Task data Start Marker

==> design/flow/design.v <==
module ram #(parameter N = 6, M = 32)
            (input  logic         clk,
             input  logic         we,
        	  input  logic [N-1:0] adr,
	     	  input  logic [M-1:0] din,
	 	  output logic [M-1:0] dout);
  logic [M-1:0] mem[2**N-1:0];
  always_ff @(posedge clk)
    if (we) mem[adr] <= din;
  assign dout = mem[adr];
endmodule
==> design/flow/run.sh <==
#!/bin/bash
# OpenROAD 26Q1-2900-gdf79404cd8, Yosys 0.63+post, stock flow scripts
make -C /OpenROAD-flow-scripts/flow DESIGN_CONFIG=/design/flow/config.mk WORK_HOME=/design/flow/orfs finish
==> design/flow/config.mk <==
export PLATFORM = sky130hd
export DESIGN_NAME = ram
export DESIGN_NICKNAME = ram
export VERILOG_FILES = /design/flow/design.v
export SDC_FILE = /design/flow/constraint.sdc
export NUM_CORES = 4
export LEC_CHECK = 1
export CORE_UTILIZATION = 40
==> design/flow/constraint.sdc <==
current_design ram

set clk_period 40.2
set clk_io_pct 0.2

create_clock -name clk0 -period $clk_period [get_ports {clk}]

set non_clock_inputs [all_inputs -no_clocks]
set_input_delay [expr $clk_period * $clk_io_pct] -clock clk0 $non_clock_inputs
set_output_delay [expr $clk_period * $clk_io_pct] -clock clk0 [all_outputs]
==> flow_metrics.py <==
# Flow results
metrics = {
    "global_routing": {
        "gr-usage-met1_pct": 29.55,
        "grt_pass1_wl_microns": 314800,
        "met3_usage_pct": 18.42,
        "antenna_found_initial": 5,
        "grt.overflow.total": 0,
        "grt_pass1_vias": 44600,
        "top_usage_layer": "met2",
        "grt_util_met2_pct": 34.50,
        "grt_max_degree": 97,
        "track_usage_pct": 24.33,
    },
    "yosys": {
        "ys_warn_count": 1,
        "synthFlopType": "edfxtp_1",
        "ys_seq_share_pct": 78.56,
        "synthTopCellsByCount": "edfxtp_1 (2048), mux2i_1 (259), a22oi_1 (188), a221oi_1 (175), clkbuf_1 (168)",
        "ys_types": 55,
        "syn_inst": 4207,
        "topCellsByArea": "edfxtp_1 (79%), mux2i_1 (3.3%), mux4_2 (2.8%)",
        "largest_area_cell": "edfxtp_1",
        "syn-mean-instance-area_sq_um": 18.61,
        "syn_area_sq_mm": 0.07829,
        "async_flop_share_pct": 0,
        "yosys_area_sq_mm": 0.07829,
        "edf_count": 2048,
        "ys_cells": 4207,
        "numSynthFlops": 2048,
        "yosys.area.top_type_share_pct": 78.56,
        "top_cell": "edfxtp_1",
    },
    "placed_design": {
        "dp.cells": 6715,
        "hpwlAfterDp_microns": 121800,
        "portBuffers": 71,
        "gp_congestion": 0.8941,
    },
    "clock_network": {
        "clockRootBuffer": "clkbuf_16",
        "max-clock-path-buffers": 3,
        "cts_made_buffers": 202,
        "cts.reportedPaths.clkPinSlew_ns": 0.06,
        "cts_setup_buffers": 0,
        "hold_buffers": 0,
        "cts_htree_levels": 4,
        "clock_sinks": 2048,
        "cts_resized": 0,
        "cts_tree": "yes",
    },
    "setup_path": {
        "end_kind": "primary output",
        "crit_fanout": 80,
        "worst-endpoint-required_ns": 32.16,
        "crit_path_start": "adr[2]",
        "crit_type": "in2out",
        "cp.arrival_ns": 13.30,
        "cp-start-kind": "input pin",
        "critPathCapture": "dout[0]",
    },
    "hold_path": {
        "hp-class": "in2reg",
        "holdPathStages": 1,
    },
    "routing": {
        "finalWirelength_microns": 219300,
        "vias": 42130,
        "post-route-drc-count": 0,
        "vias_per_cell": 5.947,
        "wire_per_inst_microns": 30.96,
        "drt_iter0_drc": 3168,
        "ant_nets": 0,
        "drtPass1Iterations": 6,
    },
    "die": {
        "die_area_sq_mm": 0.1975,
        "fp_util_pct": 40.23,
        "rows": 162,
        "die_h_microns": 444.4,
        "die_x_microns": 444.4,
        "pin_count": 72,
        "core_region_area_sq_mm": 0.1946,
    },
    "run": {
        "warning_count": 26,
        "cap_viol_max_count": 0,
    },
    "final_layout": {
        "syn_to_final_growth_pct": 13.67,
        "reg.largest.list": "mem (2048)",
        "regMostFlops": "mem",
        "largest_register_ffs": 2048,
        "drive_gt1_share_pct": 18.08,
        "final_cells": 7084,
    },
    "outcome": {
        "status": "complete, no violations",
    },
    "final_timing": {
        "drv_slew": 0,
        "finalCriticalPeriod_ns": 21.34,
        "rsz0062_at_grt": "no",
        "fin_setup_tns_ns": 0,
        "hold_viol_final": 0,
        "max_slew_margin_pct": 18.69,
        "fmax_ghz": 0.04685,
        "worstMarginPinSlew_ns": 1.189,
        "fin_crit_sh_pct": 53.09,
        "finalSetupViolCount": 0,
    },
    "pwr": {
        "ir_drop_mv": 0.04617,
        "p_leak_uw": 0.02825,
        "p_per_area_mw_per_mm2": 49.12,
    },
}
==> where the power goes <==
part	leakage [uW]	switching (uW)	total (uW)	internal [uW]
clock network	0.00299	784	1770	982
registers	0.0184	2.94	2370	2360
logic	0.00683	163	238	74.9
==> placed cells by master (no fill, tap or decap), types with 7 or more instances in the layout <==
master | Yosys | layout
a22o_1 | 66 | 66
mux4_2 | 96 | 96
clkdlybuf4s50_1 | 0 | 36
and3_1 | 85 | 85
edfxtp_1 | 2048 | 2048
bufinv_16 | 0 | 7
buf_4 | 8 | 188
a21oi_1 | 121 | 121
mux2_2 | 147 | 147
clkinv_1 | 0 | 60
mux2i_1 | 259 | 259
clkbuf_1 | 168 | 51
o21ai_0 | 84 | 84
o22ai_1 | 93 | 93
nor2_4 | 0 | 67
buf_2 | 83 | 32
nand3_1 | 54 | 53
a22oi_1 | 188 | 188
nor2_1 | 145 | 77
a31oi_1 | 43 | 43
a221oi_1 | 175 | 175
nand2_1 | 28 | 27
nor3_1 | 22 | 19
or4b_1 | 14 | 14
or4_1 | 15 | 15
o22a_1 | 70 | 70
a222oi_1 | 16 | 16
a211oi_1 | 17 | 17
nor4_1 | 14 | 14
o2bb2ai_1 | 15 | 15
clkbuf_16 | 0 | 206
a221o_1 | 15 | 15
nand2b_1 | 18 | 15
clkinv_2 | 0 | 29
==> cell families after synthesis <==
group / synth area share, %
buf+inv: 1.696
simple gates: 2.829
mux: 8.188
flops: 78.56
compound gates: 8.733
==> worst min-delay path by stage <==
| stage | startpoint | endpoint | slack (ns) |
|---|---|---|---|
| 5_1_grt | din[28] | mem[28][28] | 7.56 |
| 6_report | din[28] | mem[28][28] | 7.59 |
| 4_1_cts | din[28] | mem[28][28] | 7.54 |
==> critical path: stages <==
cell	delay, ns
buf_8	0.29
buf_4	0.62
buf_4	0.68
buf_12	0.39
buf_4	0.42
mux4_2	0.36
nand3_1	0.09
o311ai_0	0.17
a2111oi_0	1.06
nand4_1	0.50
clkdlybuf4s50_1	0.54
==> per-layer routing <==
metal / vias up / share of wire (%)
met2: 2780 / 45
met4: 24 / 3.8
li1: 17910 / -
met1: 20960 / 33
met3: 450 / 17
met5: - / 0.35
==> stage by stage <==
stage               area, sq um  util, %  hold slack (ns)  power, uW  setup slack, ns
global route              88990    45.73            7.563       4490            18.70
CTS                       88990    45.73            7.538       4397            19.02
detailed placement        82850    42.58            8.443       2650            19.02
global placement          82850    42.58            8.440       2649            19.00
finish                    88990    45.73            7.587       4371            18.86
floorplan                 78290        -            8.139       2527            22.01
==> final cells by class <==
| cell class | instances | area (sq um) |
|---|---|---|
| sequential | 2048 | 61500 |
| multi-input combinational | 1859 | 16080 |
| inverter | 2 | 15.01 |
| clock buffer | 257 | 5346 |
| tap | 2542 | 3181 |
| antenna | 1 | 2.502 |
| fill | 16110 | 105600 |
| timing repair buffer | 264 | 2077 |
| clock inverter | 111 | 790.8 |
No activity file was given, so power comes from the tool's default toggle rates.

Task data End Marker

▶ **What the exercise asks**
Send back exactly the lines of the listing above starting at the one with "nand3_1 | 54 | 53" and ending at the one with "slack (ns) |", inclusive, and no others.

▶ **Answer to this problem**
nand3_1 | 54 | 53
a22oi_1 | 188 | 188
nor2_1 | 145 | 77
a31oi_1 | 43 | 43
a221oi_1 | 175 | 175
nand2_1 | 28 | 27
nor3_1 | 22 | 19
or4b_1 | 14 | 14
or4_1 | 15 | 15
o22a_1 | 70 | 70
a222oi_1 | 16 | 16
a211oi_1 | 17 | 17
nor4_1 | 14 | 14
o2bb2ai_1 | 15 | 15
clkbuf_16 | 0 | 206
a221o_1 | 15 | 15
nand2b_1 | 18 | 15
clkinv_2 | 0 | 29
==> cell families after synthesis <==
group / synth area share, %
buf+inv: 1.696
simple gates: 2.829
mux: 8.188
flops: 78.56
compound gates: 8.733
==> worst min-delay path by stage <==
| stage | startpoint | endpoint | slack (ns) |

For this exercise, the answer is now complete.